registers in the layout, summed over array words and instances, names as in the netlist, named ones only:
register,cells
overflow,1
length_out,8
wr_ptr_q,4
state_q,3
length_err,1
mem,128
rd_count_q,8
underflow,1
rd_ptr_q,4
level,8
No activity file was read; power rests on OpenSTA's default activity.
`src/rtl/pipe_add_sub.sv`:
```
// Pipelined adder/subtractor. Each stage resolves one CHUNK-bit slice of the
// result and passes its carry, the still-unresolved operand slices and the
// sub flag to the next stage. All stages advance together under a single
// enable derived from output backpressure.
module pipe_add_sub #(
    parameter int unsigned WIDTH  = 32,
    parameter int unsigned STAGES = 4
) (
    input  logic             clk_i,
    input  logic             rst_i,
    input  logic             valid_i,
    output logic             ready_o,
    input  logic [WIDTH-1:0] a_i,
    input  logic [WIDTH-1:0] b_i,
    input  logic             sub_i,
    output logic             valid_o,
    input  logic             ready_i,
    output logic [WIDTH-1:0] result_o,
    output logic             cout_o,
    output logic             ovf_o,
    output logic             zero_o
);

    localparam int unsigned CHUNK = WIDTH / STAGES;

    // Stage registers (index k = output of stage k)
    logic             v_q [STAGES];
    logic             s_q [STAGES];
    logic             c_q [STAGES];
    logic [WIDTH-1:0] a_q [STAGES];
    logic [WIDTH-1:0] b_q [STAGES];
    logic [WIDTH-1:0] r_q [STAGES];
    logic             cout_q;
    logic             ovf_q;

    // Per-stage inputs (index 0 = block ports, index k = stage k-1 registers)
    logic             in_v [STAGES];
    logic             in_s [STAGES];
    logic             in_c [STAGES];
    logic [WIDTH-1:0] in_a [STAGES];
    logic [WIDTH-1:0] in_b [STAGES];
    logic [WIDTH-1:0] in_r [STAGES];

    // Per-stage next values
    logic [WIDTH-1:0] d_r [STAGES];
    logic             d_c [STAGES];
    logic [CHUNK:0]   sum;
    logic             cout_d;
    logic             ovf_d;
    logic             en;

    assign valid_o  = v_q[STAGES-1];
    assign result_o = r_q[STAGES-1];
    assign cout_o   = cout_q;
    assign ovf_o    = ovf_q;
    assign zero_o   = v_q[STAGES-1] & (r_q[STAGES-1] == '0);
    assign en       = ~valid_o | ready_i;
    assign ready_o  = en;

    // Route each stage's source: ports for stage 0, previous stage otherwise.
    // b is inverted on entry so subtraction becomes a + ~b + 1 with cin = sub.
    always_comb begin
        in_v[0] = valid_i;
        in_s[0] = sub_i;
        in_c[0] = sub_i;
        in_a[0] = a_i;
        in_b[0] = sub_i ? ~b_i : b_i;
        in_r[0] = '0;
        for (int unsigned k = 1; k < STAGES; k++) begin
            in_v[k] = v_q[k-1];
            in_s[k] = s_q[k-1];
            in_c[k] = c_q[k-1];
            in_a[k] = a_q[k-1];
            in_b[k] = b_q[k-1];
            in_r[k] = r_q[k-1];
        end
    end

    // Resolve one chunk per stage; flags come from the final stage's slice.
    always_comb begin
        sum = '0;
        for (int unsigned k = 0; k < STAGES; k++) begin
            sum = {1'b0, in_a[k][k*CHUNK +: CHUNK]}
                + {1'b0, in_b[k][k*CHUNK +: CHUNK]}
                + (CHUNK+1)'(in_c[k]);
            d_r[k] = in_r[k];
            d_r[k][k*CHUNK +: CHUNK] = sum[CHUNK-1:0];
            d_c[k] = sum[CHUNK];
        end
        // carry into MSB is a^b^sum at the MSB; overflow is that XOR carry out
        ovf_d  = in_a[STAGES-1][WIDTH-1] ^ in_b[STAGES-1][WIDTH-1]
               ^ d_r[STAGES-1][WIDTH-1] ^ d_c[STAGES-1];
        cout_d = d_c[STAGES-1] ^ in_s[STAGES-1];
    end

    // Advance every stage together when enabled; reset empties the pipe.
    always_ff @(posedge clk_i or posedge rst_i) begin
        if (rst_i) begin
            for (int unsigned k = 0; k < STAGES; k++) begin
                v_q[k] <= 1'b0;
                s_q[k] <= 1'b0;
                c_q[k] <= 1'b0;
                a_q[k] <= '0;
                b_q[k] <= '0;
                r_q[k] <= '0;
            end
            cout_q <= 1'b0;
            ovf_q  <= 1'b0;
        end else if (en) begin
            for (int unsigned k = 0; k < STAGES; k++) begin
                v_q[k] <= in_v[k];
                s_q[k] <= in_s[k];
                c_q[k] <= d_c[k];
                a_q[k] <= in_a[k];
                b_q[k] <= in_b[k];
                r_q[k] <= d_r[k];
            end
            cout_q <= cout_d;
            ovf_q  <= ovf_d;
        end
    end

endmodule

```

...

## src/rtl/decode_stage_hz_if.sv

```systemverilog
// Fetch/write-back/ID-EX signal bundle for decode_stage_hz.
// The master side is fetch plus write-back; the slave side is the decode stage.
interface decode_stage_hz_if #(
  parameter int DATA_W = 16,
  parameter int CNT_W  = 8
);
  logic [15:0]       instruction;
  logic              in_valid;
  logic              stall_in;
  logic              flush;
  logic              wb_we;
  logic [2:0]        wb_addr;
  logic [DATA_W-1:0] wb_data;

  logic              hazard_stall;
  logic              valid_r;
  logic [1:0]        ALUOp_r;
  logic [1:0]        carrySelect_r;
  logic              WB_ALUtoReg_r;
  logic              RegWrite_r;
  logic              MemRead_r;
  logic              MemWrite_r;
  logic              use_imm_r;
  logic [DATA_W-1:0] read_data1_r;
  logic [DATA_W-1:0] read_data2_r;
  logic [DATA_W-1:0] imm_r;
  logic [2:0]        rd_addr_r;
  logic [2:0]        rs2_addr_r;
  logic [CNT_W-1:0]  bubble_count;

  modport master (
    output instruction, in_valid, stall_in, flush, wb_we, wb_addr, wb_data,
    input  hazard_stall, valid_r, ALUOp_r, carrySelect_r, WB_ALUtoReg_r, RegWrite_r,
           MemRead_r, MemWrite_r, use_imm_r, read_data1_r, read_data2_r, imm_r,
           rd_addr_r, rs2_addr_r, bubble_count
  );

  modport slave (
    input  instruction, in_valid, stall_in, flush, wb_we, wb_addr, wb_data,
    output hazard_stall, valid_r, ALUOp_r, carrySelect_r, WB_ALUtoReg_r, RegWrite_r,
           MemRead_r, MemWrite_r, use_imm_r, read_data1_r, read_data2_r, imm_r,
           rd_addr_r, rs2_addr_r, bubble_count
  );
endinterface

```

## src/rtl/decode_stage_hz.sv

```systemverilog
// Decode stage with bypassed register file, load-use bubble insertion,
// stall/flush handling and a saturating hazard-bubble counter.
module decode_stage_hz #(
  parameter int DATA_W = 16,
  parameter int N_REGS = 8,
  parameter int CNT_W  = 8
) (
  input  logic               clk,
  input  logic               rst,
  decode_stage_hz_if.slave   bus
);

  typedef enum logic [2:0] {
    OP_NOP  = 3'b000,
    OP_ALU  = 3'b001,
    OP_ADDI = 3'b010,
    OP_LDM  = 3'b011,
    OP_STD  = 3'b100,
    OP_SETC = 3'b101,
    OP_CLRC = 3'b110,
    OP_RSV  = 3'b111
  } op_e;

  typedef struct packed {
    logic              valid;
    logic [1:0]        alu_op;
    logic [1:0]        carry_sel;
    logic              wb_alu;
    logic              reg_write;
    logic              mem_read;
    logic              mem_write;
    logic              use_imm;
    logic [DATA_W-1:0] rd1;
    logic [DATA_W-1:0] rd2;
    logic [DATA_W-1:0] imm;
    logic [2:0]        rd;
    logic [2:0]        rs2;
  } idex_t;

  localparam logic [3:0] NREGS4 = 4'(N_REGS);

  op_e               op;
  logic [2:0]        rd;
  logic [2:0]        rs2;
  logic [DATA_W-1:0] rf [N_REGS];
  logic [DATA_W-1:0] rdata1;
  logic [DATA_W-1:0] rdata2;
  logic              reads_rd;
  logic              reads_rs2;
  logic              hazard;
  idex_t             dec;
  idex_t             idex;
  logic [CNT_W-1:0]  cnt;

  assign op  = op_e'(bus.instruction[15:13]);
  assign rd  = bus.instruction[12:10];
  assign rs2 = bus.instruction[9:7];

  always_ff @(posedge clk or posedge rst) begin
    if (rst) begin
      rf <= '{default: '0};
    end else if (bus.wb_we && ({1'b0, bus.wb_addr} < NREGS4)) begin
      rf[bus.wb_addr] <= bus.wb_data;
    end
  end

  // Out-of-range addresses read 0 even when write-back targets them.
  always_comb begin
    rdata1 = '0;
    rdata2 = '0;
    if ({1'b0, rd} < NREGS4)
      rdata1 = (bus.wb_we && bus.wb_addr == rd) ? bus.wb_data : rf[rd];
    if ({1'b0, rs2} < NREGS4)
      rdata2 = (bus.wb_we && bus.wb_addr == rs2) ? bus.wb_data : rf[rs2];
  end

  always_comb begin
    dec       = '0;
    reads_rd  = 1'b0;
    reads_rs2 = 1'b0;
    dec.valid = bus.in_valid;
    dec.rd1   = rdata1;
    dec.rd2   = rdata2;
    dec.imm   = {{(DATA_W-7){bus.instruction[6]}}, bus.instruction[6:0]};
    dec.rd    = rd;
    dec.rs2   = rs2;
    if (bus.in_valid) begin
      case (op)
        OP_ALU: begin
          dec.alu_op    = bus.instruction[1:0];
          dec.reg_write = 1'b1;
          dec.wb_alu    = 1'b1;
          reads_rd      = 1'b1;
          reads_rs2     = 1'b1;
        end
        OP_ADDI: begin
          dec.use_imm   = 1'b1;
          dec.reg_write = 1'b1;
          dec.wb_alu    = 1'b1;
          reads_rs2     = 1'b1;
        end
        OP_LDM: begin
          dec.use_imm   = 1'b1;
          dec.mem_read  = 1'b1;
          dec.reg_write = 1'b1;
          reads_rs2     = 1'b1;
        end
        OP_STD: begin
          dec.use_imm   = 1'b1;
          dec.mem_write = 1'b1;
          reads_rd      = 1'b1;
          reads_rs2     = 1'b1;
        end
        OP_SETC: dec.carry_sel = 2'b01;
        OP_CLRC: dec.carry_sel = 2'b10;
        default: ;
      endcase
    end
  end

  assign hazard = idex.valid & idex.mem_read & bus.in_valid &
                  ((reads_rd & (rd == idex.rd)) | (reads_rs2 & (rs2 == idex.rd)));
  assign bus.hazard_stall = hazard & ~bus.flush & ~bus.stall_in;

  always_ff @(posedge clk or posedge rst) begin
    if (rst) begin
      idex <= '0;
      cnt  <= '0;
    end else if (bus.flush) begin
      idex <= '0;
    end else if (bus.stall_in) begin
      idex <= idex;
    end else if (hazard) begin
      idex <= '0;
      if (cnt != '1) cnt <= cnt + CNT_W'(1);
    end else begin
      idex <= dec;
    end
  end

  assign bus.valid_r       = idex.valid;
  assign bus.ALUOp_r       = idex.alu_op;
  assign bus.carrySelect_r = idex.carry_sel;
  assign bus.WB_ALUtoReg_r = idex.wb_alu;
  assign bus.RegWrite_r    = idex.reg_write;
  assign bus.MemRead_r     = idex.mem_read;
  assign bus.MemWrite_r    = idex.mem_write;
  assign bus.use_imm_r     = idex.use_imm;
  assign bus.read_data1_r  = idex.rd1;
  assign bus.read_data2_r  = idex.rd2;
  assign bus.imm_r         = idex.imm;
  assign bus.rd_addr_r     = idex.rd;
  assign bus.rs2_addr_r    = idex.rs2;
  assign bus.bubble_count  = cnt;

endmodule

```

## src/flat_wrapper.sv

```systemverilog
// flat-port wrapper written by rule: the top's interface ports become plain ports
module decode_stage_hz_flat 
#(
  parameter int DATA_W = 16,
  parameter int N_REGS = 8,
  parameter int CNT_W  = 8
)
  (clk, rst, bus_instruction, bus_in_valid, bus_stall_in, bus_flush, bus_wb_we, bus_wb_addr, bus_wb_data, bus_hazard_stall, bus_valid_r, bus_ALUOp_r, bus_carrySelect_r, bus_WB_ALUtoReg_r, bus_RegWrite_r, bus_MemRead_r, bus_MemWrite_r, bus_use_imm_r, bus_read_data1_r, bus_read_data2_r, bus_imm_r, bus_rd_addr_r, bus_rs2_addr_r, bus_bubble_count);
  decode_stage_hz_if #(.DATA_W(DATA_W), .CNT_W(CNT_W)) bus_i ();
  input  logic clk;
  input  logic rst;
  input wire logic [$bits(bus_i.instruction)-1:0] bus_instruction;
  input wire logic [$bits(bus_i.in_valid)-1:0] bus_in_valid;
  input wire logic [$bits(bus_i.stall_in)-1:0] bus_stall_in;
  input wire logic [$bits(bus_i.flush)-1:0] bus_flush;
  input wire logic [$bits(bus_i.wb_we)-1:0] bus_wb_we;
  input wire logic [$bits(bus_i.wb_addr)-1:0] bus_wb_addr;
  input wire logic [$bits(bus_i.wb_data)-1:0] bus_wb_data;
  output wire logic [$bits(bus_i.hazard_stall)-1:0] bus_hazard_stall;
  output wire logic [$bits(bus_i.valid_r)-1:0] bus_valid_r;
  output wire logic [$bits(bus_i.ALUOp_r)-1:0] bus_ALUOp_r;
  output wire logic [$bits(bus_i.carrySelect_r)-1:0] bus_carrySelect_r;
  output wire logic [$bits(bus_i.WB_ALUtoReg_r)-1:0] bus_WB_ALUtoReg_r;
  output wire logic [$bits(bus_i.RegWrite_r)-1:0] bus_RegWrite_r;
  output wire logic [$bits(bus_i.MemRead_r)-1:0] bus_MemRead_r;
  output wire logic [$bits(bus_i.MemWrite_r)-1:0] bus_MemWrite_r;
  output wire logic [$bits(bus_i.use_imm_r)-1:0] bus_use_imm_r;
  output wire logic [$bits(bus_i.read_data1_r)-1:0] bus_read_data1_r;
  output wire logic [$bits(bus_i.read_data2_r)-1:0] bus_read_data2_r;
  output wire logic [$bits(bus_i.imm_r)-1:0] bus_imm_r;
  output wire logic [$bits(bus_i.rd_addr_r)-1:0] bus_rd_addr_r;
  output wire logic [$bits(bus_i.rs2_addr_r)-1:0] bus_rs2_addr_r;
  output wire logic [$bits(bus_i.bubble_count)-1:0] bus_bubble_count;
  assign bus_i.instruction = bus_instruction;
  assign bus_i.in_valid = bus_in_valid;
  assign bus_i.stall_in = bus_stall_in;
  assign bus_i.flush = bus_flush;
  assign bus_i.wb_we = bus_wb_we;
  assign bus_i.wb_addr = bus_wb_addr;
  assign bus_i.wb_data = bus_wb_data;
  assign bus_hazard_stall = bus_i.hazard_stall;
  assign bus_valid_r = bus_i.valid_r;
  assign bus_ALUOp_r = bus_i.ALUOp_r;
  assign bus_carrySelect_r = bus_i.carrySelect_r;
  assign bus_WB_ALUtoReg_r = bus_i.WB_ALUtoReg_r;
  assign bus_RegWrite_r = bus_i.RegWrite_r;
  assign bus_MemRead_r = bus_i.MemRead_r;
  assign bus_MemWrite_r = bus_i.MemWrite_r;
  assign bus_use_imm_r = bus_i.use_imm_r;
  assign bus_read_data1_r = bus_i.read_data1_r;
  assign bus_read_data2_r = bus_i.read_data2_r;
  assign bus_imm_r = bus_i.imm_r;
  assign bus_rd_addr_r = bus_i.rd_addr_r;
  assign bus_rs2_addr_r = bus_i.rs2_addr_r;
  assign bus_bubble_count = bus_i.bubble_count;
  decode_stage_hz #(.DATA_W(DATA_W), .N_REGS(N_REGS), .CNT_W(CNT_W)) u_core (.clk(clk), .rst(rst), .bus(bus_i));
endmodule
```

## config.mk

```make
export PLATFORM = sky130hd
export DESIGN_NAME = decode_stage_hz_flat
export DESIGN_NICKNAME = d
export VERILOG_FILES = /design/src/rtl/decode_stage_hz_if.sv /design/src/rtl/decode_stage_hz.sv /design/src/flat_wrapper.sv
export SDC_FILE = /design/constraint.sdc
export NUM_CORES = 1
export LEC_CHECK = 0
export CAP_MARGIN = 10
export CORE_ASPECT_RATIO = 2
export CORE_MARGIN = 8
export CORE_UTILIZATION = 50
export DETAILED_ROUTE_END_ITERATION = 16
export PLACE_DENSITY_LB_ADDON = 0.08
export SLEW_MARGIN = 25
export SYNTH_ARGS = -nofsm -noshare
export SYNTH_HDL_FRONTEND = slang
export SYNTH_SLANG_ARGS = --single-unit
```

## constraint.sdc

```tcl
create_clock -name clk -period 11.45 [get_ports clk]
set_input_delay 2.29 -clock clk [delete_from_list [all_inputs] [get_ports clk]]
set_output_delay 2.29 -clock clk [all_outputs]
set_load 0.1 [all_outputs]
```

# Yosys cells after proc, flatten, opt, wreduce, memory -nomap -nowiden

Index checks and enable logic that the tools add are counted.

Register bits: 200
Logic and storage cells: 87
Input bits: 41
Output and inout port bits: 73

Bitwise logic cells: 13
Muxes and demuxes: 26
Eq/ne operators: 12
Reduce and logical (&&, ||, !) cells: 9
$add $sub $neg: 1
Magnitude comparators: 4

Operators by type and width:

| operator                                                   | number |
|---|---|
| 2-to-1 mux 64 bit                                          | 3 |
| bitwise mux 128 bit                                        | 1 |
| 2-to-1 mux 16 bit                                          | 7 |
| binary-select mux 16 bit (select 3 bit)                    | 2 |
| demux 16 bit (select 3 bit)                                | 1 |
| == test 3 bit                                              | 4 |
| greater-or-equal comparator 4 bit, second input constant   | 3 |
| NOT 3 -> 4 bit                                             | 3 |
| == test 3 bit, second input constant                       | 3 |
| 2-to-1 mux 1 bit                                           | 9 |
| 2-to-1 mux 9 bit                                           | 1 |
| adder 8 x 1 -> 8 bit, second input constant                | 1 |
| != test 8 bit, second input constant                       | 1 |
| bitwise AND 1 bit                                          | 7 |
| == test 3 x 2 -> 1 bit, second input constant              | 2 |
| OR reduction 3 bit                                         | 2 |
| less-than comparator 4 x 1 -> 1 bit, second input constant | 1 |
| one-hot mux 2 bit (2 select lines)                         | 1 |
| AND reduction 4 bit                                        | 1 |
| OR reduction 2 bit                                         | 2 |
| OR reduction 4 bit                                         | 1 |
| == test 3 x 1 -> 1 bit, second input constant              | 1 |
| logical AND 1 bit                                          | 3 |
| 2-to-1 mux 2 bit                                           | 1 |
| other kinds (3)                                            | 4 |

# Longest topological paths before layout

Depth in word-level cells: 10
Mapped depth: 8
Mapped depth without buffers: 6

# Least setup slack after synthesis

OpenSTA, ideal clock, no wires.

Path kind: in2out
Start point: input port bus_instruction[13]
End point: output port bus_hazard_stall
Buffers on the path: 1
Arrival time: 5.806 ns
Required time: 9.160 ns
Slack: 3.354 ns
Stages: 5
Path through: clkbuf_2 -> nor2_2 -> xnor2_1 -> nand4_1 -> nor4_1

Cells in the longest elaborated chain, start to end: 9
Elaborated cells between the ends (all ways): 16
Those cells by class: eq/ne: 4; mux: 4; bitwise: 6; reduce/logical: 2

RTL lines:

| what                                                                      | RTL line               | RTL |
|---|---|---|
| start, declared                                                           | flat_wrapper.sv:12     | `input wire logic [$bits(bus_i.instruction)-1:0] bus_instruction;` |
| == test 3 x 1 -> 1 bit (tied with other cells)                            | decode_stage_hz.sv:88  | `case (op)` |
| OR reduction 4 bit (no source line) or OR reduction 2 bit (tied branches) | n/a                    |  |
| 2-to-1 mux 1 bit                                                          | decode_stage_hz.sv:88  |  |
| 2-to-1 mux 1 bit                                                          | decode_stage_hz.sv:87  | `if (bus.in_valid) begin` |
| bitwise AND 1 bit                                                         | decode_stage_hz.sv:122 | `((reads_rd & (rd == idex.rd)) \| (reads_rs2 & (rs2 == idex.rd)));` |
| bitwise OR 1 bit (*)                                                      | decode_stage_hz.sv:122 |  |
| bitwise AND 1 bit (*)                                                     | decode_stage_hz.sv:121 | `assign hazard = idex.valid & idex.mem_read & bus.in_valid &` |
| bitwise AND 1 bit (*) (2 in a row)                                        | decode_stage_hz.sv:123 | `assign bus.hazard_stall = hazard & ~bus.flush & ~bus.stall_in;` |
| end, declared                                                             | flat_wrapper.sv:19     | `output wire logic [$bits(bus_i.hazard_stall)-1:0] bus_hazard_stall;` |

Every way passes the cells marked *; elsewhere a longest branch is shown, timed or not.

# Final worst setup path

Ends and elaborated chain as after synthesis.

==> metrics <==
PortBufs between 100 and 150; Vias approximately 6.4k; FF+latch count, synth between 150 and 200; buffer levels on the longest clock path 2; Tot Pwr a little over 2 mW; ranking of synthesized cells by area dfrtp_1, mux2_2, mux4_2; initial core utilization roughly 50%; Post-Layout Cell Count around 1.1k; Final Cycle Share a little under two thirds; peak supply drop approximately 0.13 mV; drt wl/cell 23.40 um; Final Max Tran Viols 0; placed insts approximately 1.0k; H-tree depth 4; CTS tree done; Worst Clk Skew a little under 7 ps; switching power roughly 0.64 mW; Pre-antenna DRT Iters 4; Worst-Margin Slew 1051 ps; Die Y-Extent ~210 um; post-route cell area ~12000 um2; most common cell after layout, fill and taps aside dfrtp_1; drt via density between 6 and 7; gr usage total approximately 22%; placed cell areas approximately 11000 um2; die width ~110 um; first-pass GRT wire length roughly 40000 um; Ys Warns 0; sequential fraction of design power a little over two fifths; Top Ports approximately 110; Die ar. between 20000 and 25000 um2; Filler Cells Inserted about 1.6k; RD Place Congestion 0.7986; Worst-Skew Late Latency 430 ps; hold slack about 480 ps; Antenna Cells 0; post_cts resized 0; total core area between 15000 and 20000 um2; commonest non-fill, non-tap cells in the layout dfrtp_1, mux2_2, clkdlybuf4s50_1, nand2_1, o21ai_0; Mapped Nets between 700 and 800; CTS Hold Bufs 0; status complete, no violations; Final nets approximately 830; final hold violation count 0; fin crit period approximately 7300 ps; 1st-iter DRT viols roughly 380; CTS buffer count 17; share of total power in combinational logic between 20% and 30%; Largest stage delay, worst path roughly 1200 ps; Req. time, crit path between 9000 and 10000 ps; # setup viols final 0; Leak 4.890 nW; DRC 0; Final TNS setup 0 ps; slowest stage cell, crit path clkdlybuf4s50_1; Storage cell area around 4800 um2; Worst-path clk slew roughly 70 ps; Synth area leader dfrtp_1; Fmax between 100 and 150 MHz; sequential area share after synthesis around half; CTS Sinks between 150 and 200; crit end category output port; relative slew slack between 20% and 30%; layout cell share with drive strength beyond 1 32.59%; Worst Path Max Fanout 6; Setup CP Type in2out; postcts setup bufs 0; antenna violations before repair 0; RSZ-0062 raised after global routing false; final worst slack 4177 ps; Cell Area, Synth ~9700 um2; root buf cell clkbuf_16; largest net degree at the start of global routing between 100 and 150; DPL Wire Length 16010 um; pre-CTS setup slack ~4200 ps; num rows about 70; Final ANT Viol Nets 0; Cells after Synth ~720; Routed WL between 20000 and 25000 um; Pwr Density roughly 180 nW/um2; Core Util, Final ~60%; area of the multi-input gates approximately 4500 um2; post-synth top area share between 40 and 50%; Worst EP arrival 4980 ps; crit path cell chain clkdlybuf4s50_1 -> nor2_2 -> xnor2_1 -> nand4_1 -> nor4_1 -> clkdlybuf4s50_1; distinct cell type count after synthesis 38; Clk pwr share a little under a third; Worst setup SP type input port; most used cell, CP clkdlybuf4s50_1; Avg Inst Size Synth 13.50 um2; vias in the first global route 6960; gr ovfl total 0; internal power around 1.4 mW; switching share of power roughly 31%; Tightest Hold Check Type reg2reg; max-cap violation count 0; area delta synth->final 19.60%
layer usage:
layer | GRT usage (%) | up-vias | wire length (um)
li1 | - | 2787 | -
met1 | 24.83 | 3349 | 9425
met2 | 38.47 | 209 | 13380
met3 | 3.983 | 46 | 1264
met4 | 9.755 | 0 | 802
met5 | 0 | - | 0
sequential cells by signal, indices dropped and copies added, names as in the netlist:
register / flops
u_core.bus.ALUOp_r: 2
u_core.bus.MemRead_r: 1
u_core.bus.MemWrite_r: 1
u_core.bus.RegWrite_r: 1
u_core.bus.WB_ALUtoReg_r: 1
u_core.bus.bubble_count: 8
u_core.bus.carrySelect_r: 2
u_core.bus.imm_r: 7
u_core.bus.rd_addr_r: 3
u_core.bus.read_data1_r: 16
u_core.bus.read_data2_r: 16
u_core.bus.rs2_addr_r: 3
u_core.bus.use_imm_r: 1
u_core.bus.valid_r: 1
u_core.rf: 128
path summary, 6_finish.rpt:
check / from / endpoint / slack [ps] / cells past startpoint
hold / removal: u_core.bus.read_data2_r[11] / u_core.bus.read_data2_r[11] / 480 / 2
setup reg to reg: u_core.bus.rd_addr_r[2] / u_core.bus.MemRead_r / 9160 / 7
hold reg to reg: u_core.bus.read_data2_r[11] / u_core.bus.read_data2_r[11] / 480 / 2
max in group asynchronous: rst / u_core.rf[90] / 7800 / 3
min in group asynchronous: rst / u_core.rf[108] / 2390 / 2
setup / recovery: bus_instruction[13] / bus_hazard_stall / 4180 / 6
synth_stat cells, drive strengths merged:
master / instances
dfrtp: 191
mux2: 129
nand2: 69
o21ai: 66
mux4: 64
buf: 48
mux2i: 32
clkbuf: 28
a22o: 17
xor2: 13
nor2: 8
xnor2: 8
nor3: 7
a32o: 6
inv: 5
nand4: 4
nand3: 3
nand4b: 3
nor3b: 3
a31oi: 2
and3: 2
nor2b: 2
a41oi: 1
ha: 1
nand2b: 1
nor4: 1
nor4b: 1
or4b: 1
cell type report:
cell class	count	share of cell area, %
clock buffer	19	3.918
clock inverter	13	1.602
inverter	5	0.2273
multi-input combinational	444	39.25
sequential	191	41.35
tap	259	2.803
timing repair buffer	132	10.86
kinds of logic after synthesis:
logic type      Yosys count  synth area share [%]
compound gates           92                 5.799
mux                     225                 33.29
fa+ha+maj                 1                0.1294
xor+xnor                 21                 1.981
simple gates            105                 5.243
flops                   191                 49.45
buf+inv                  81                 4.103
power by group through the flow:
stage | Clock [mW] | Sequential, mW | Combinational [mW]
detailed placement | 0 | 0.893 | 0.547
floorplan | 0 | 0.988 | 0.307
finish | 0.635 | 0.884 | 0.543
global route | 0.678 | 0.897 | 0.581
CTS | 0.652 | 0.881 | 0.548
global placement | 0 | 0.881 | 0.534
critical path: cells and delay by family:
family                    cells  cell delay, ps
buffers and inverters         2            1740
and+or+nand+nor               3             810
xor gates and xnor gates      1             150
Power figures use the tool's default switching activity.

▸ Task description
Copy the records above exactly, beginning at the line that contains "OpenSTA, ideal clock, no wires." and stopping after the line that contains "Path through: clkbuf_2".

▸ Output for this exercise
OpenSTA, ideal clock, no wires.

Path kind: in2out
Start point: input port bus_instruction[13]
End point: output port bus_hazard_stall
Buffers on the path: 1
Arrival time: 5.806 ns
Required time: 9.160 ns
Slack: 3.354 ns
Stages: 5
Path through: clkbuf_2 -> nor2_2 -> xnor2_1 -> nand4_1 -> nor4_1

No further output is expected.